→ What you have to do:
From the records below, extract only the lines running from the line with "Area share of" to the line with "Register share of", both lines included, reproducing them exactly.

→ Supplied data:
=-=-=-=-=
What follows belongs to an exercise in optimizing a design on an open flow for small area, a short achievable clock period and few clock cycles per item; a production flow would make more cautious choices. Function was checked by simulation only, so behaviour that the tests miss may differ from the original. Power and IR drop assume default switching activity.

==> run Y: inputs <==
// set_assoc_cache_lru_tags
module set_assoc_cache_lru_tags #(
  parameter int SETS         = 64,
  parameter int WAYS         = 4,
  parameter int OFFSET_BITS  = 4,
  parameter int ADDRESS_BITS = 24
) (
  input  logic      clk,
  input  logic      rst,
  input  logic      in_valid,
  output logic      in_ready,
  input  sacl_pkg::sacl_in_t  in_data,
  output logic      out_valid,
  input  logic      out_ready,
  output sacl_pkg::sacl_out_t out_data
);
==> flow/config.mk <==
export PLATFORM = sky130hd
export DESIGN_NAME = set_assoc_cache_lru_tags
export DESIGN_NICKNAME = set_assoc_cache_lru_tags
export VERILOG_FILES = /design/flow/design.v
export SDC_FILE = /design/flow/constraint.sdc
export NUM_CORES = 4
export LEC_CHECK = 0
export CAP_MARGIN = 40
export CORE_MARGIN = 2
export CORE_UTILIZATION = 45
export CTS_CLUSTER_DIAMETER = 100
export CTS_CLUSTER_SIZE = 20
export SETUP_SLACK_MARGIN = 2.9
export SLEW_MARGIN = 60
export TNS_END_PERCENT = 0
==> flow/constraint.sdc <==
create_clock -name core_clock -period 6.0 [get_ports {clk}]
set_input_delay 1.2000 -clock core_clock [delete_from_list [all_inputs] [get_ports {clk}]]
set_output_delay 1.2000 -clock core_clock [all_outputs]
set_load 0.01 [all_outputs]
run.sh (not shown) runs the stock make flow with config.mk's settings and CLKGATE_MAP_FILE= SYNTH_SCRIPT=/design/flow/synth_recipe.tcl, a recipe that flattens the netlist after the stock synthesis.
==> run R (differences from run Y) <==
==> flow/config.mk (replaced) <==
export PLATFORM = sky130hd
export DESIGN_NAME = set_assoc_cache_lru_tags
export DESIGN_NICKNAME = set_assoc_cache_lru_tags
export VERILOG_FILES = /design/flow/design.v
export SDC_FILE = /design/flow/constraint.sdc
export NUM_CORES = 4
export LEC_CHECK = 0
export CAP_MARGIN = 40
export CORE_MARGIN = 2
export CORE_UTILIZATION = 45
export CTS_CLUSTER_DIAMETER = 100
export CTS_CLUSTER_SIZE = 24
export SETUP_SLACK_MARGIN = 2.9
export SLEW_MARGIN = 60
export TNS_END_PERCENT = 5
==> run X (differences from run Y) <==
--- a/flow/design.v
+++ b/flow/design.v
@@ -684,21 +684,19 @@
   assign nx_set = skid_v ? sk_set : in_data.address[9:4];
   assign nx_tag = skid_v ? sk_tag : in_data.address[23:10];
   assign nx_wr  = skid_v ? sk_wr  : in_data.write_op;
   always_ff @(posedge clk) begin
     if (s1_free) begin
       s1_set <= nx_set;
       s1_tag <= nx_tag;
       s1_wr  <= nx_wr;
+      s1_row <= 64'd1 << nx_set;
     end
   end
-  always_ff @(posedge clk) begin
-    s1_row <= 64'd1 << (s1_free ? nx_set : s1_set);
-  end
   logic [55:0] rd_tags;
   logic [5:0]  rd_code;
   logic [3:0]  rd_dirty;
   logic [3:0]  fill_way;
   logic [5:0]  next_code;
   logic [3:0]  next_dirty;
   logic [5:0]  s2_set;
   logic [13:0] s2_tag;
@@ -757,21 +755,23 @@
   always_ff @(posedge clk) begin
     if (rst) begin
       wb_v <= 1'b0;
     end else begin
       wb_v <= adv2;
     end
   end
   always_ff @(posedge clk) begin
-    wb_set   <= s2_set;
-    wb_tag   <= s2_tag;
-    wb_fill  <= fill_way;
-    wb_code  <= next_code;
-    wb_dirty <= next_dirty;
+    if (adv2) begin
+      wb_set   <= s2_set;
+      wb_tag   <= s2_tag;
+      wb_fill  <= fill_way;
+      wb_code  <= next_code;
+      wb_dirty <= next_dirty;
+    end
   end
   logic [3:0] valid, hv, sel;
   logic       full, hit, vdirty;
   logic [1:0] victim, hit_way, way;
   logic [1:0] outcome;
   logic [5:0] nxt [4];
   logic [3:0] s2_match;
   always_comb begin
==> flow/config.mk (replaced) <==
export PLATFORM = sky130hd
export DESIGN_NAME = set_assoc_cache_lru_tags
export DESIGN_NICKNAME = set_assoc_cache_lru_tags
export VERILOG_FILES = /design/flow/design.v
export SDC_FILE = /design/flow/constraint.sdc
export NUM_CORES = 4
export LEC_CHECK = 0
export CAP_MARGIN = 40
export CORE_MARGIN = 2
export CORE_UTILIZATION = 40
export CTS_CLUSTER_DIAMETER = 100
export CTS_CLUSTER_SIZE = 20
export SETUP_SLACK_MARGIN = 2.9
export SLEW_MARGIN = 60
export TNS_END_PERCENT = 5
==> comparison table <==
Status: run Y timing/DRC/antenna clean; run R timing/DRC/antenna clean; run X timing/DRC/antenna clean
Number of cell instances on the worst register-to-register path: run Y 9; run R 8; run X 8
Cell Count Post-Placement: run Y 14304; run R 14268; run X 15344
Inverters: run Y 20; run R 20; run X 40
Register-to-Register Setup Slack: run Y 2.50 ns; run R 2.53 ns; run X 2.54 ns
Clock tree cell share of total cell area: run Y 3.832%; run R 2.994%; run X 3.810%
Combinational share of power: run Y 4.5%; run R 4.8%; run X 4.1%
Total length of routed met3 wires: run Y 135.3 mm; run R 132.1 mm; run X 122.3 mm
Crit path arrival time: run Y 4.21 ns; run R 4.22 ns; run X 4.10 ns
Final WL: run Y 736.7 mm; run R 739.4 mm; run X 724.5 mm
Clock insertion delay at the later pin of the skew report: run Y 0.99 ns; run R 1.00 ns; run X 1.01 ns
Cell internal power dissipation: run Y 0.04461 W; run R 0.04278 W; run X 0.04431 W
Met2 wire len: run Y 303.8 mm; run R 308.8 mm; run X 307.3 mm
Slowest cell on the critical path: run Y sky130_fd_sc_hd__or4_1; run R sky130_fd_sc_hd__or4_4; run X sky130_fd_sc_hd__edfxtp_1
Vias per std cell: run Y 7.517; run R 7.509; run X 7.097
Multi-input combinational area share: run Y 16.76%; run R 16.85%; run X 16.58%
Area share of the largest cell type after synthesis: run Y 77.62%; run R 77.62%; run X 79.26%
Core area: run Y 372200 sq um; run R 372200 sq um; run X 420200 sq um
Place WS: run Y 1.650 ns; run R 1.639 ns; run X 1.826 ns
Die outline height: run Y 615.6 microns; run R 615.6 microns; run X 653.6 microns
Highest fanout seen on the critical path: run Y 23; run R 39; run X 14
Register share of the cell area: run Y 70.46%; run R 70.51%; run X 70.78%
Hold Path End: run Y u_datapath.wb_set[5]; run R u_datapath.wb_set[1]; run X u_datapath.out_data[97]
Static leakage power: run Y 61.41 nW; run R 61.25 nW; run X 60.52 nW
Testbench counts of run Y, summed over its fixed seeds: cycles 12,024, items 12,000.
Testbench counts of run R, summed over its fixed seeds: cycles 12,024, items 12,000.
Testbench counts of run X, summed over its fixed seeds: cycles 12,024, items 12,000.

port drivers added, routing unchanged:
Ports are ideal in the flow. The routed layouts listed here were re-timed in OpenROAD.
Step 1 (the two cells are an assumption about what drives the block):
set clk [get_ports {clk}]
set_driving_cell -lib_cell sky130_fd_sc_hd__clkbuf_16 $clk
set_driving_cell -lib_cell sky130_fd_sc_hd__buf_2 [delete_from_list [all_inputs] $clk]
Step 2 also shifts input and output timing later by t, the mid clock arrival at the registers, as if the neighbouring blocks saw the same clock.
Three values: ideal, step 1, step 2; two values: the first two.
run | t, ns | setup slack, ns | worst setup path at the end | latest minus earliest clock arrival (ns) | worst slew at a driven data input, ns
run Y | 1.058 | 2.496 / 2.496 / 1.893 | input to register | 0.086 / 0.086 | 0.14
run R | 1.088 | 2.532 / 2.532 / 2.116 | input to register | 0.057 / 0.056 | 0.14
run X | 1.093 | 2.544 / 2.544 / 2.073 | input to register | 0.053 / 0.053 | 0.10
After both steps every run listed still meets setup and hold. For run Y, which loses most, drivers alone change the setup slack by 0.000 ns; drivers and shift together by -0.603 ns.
=-=-=-=-=
→ Output of the exercise:
Area share of the largest cell type after synthesis: run Y 77.62%; run R 77.62%; run X 79.26%
Core area: run Y 372200 sq um; run R 372200 sq um; run X 420200 sq um
Place WS: run Y 1.650 ns; run R 1.639 ns; run X 1.826 ns
Die outline height: run Y 615.6 microns; run R 615.6 microns; run X 653.6 microns
Highest fanout seen on the critical path: run Y 23; run R 39; run X 14
Register share of the cell area: run Y 70.46%; run R 70.51%; run X 70.78%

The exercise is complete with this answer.